In writing on the early 60's-70's Japanese Rangefinders I've been thinking about buying one on e-bay. Okay I am going to buy one on e-bay. Trying to follow my own advice I've settled on a few interesting models based on availablility. So far the easiest one to find appears to be the Canon Canonet G-III 17. Prices are ranging from 9.99 to someone trying to sell one for 229.00 (good luck with that). The camera had many, many permutations from the earliest models that came out when Kennedy was still president to the time "Watergate" entered the modern lexicon. This is a good thing because I can look along the tech spectrum for that model that balances just the right amount of technology with reliability and retaining manual control. The "greenest" model would probably be the first one which used the selenium cell "solar powered" light meter which requires no battery but means it only works effectively outdoors in bright light. A friend once gave me their fathers old 35mm camera with such a meter. The camera was probably from the 50's and the meter still read accurate when checked against my hand held light meter.

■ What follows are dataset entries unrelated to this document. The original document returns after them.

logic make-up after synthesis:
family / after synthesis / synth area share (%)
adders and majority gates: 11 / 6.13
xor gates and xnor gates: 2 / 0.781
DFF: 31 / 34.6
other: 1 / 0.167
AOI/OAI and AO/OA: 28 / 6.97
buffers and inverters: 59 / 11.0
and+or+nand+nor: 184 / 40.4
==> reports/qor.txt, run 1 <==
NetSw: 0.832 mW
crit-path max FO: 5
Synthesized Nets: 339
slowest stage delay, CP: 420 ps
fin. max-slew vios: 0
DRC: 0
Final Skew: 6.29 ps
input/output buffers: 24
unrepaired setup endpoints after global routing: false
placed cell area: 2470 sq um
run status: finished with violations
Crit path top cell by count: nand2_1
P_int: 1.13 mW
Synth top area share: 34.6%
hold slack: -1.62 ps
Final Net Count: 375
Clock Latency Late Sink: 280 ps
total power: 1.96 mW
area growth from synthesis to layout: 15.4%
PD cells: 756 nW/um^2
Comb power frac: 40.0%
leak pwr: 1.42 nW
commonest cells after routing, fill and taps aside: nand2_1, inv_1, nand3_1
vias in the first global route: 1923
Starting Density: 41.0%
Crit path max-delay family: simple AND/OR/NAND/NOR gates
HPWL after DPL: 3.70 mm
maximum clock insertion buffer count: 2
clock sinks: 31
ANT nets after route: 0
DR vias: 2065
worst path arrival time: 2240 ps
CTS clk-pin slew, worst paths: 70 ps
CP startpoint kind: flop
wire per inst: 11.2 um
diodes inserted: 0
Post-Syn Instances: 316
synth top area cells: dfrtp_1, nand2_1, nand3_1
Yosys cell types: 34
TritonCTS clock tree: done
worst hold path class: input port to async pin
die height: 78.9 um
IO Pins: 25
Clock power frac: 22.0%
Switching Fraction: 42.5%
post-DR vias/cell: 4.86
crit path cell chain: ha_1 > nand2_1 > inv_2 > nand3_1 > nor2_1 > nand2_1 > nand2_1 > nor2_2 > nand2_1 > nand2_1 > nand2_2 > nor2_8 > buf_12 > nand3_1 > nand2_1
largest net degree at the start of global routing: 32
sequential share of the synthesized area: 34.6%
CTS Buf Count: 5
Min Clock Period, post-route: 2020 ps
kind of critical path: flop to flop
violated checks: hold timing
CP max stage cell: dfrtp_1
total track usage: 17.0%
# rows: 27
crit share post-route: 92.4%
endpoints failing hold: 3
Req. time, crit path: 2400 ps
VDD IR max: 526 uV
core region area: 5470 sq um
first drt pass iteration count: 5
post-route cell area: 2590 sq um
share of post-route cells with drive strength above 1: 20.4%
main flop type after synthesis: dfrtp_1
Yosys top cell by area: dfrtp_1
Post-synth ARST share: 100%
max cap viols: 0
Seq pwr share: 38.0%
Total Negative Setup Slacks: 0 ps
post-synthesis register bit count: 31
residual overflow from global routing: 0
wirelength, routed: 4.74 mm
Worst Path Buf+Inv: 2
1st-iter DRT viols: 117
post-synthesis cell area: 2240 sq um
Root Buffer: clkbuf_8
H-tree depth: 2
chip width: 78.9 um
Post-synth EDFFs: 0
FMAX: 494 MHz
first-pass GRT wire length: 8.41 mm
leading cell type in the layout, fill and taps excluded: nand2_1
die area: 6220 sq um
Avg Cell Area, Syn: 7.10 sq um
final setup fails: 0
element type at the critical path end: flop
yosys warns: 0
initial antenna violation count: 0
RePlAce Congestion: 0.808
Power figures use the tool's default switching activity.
**src/rtl/btn_pkg.sv**
```systemverilog
// Shared constants and helpers for the button input bank: default clocking,
// debounce/repeat tick counts, prescaler divide helper and board button map.
package btn_pkg;

   localparam int DEFAULT_CLKIN_FREQ     = 27_000_000;
   localparam int DEFAULT_TICK_HZ        = 10_000;
   localparam int DEFAULT_DEBOUNCE_TICKS = 10;
   localparam int DEFAULT_HOLD_TICKS     = 5000;
   localparam int DEFAULT_REPEAT_TICKS   = 1000;

   // Board button map, channel index into the bank vectors
   localparam int BTN_CH_UP    = 0;
   localparam int BTN_CH_DOWN  = 1;
   localparam int BTN_CH_LEFT  = 2;
   localparam int BTN_CH_RIGHT = 3;

   // Clock cycles per sample tick, never below one so the prescaler always wraps
   function automatic int tickDiv(input int clkinFreq, input int tickHz);
      int div;
      div = (tickHz > 0) ? (clkinFreq / tickHz) : 1;
      return (div < 1) ? 1 : div;
   endfunction

endpackage

```
**src/rtl/btn_channel.sv**
```systemverilog
// One debounced input channel: synchronizer, stable-tick counter, level and
// press/release pulse registers; auto-repeat hold counter under BTN_AUTOREPEAT_EN.
module btn_channel
   import btn_pkg::*;
#(
   parameter logic IDLE_LEVEL     = 1'b1,
   parameter int   DEBOUNCE_TICKS = DEFAULT_DEBOUNCE_TICKS
`ifdef BTN_AUTOREPEAT_EN
   ,
   parameter int   HOLD_TICKS     = DEFAULT_HOLD_TICKS,
   parameter int   REPEAT_TICKS   = DEFAULT_REPEAT_TICKS
`endif
) (
   input  logic clk,
   input  logic reset,
   input  logic tick,
   input  logic noisyIn,
   output logic debounceOut,
   output logic pressPulse,
   output logic releasePulse
);

   localparam int CW = $clog2(DEBOUNCE_TICKS + 1);

   logic          syncA;
   logic          syncB;
   logic          syncPressed;
   logic [CW-1:0] stableCnt;
   logic          accept;
   logic          repeatFire;

   // Two-flop synchronizer, parked at the idle level so reset never looks like a press
   always_ff @(posedge clk) begin
      if (reset) begin
         syncA <= IDLE_LEVEL;
         syncB <= IDLE_LEVEL;
      end else begin
         syncA <= noisyIn;
         syncB <= syncA;
      end
   end

   assign syncPressed = syncB ^ IDLE_LEVEL;
   assign accept      = tick && (syncPressed != debounceOut)
                        && (stableCnt == CW'(DEBOUNCE_TICKS - 1));

   // Any sample back at the current level restarts the count; acceptance flips the level
   always_ff @(posedge clk) begin
      if (reset) begin
         stableCnt    <= '0;
         debounceOut  <= 1'b0;
         pressPulse   <= 1'b0;
         releasePulse <= 1'b0;
      end else begin
         pressPulse   <= (accept && !debounceOut) || repeatFire;
         releasePulse <= accept && debounceOut;
         if (syncPressed == debounceOut) begin
            stableCnt <= '0;
         end else if (accept) begin
            stableCnt   <= '0;
            debounceOut <= ~debounceOut;
         end else if (tick) begin
            stableCnt <= stableCnt + CW'(1);
         end
      end
   end

`ifdef BTN_AUTOREPEAT_EN
   localparam int HMAX = (HOLD_TICKS > REPEAT_TICKS) ? HOLD_TICKS : REPEAT_TICKS;
   localparam int HW   = $clog2(HMAX + 1);

   logic [HW-1:0] holdCnt;
   logic          repeating;

   // First repeat waits HOLD_TICKS, later ones REPEAT_TICKS; a release acceptance wins
   assign repeatFire = tick && debounceOut && !accept &&
                       (repeating ? (holdCnt == HW'(REPEAT_TICKS - 1))
                                  : (holdCnt == HW'(HOLD_TICKS - 1)));

   always_ff @(posedge clk) begin
      if (reset || !debounceOut || accept) begin
         holdCnt   <= '0;
         repeating <= 1'b0;
      end else if (tick) begin
         if (repeatFire) begin
            holdCnt   <= '0;
            repeating <= 1'b1;
         end else begin
            holdCnt <= holdCnt + HW'(1);
         end
      end
   end
`else
   assign repeatFire = 1'b0;
`endif

endmodule

```
**src/rtl/btn_input_bank.sv**
```systemverilog
// Bank of debounced button inputs sharing one sample-tick prescaler.
// Define BTN_AUTOREPEAT_EN to add hold-to-repeat press pulses.
module btn_input_bank
   import btn_pkg::*;
#(
   parameter int                    CLKIN_FREQ     = DEFAULT_CLKIN_FREQ,
   parameter int                    TICK_HZ        = DEFAULT_TICK_HZ,
   parameter int                    NUM_CHANNELS   = 4,
   parameter logic [NUM_CHANNELS-1:0] IDLE_MASK    = '1,
   parameter int                    DEBOUNCE_TICKS = DEFAULT_DEBOUNCE_TICKS,
   parameter int                    HOLD_TICKS     = DEFAULT_HOLD_TICKS,
   parameter int                    REPEAT_TICKS   = DEFAULT_REPEAT_TICKS
) (
   input  logic                    clk,
   input  logic                    reset,
   input  logic [NUM_CHANNELS-1:0] noisyIn,
   output logic [NUM_CHANNELS-1:0] debounceOut,
   output logic [NUM_CHANNELS-1:0] pressPulse,
   output logic [NUM_CHANNELS-1:0] releasePulse,
   output logic                    anyPressed
);

   localparam int TICK_DIV = tickDiv(CLKIN_FREQ, TICK_HZ);
   localparam int PW       = $clog2(TICK_DIV + 1);

   logic [PW-1:0] prescale;
   logic          tick;

   assign tick = (prescale == PW'(TICK_DIV - 1));

   // Free-running prescaler shared by every channel
   always_ff @(posedge clk) begin
      if (reset || tick) begin
         prescale <= '0;
      end else begin
         prescale <= prescale + PW'(1);
      end
   end

   for (genvar i = 0; i < NUM_CHANNELS; i++) begin : gChannel
      btn_channel #(
         .IDLE_LEVEL    (IDLE_MASK[i]),
         .DEBOUNCE_TICKS(DEBOUNCE_TICKS)
`ifdef BTN_AUTOREPEAT_EN
         ,
         .HOLD_TICKS    (HOLD_TICKS),
         .REPEAT_TICKS  (REPEAT_TICKS)
`endif
      ) uChannel (
         .clk         (clk),
         .reset       (reset),
         .tick        (tick),
         .noisyIn     (noisyIn[i]),
         .debounceOut (debounceOut[i]),
         .pressPulse  (pressPulse[i]),
         .releasePulse(releasePulse[i])
      );
   end

   always_ff @(posedge clk) begin
      if (reset) begin
         anyPressed <= 1'b0;
      end else begin
         anyPressed <= |debounceOut;
      end
   end

endmodule

```
===== src/rtl/gpr_regfile.sv =====
// Integer register file: 32 ARCH_WIDTH-bit registers with two combinational read ports
// and one clocked write port. x0 is hard-wired to zero.

module gpr_cell #(
    parameter int                    ARCH_WIDTH  = 64,
    parameter logic [ARCH_WIDTH-1:0] RESET_VALUE = '0
) (
    input  logic                  clk,
    input  logic                  rst_n,
    input  logic                  writeEnable,
    input  logic [ARCH_WIDTH-1:0] writeData,
    input  logic                  readOnly,
    output logic [ARCH_WIDTH-1:0] readData
);
    logic [ARCH_WIDTH-1:0] data_r;

    // Storage: async reset loads the per-instance index value; read-only cells never update.
    always_ff @(posedge clk or negedge rst_n) begin
        if (!rst_n) begin
            data_r <= RESET_VALUE;
        end else if (writeEnable && !readOnly) begin
            data_r <= writeData;
        end else begin
            data_r <= data_r;
        end
    end

    assign readData = data_r;
endmodule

Later models went with Cds which used a mercury battery for a power source and boosted the sensitivity of the meter to read in lower light conditions. Problems with old Cds meters have to do with the unavailablility of the mercury batteries that these cameras were designed for and what current battery options are available that allow functionality with a minimum of tweaking. This particular model does use the same type batteries that I can make work with all my current Nikon cameras but I also have a hand held light meter that I can use to periodically check meter accuracy.
The numbers like 17 or 28 refer to the fastest lens apeture. So the Canonet model 17 has a 1.7 lens the Canonet model 28 a 2.8. The latter model was the camera of choice of the young photographer in one of my favorite movies Pecker by John Waters. This film was one of the small bits of inspiration that made me want to return to photography.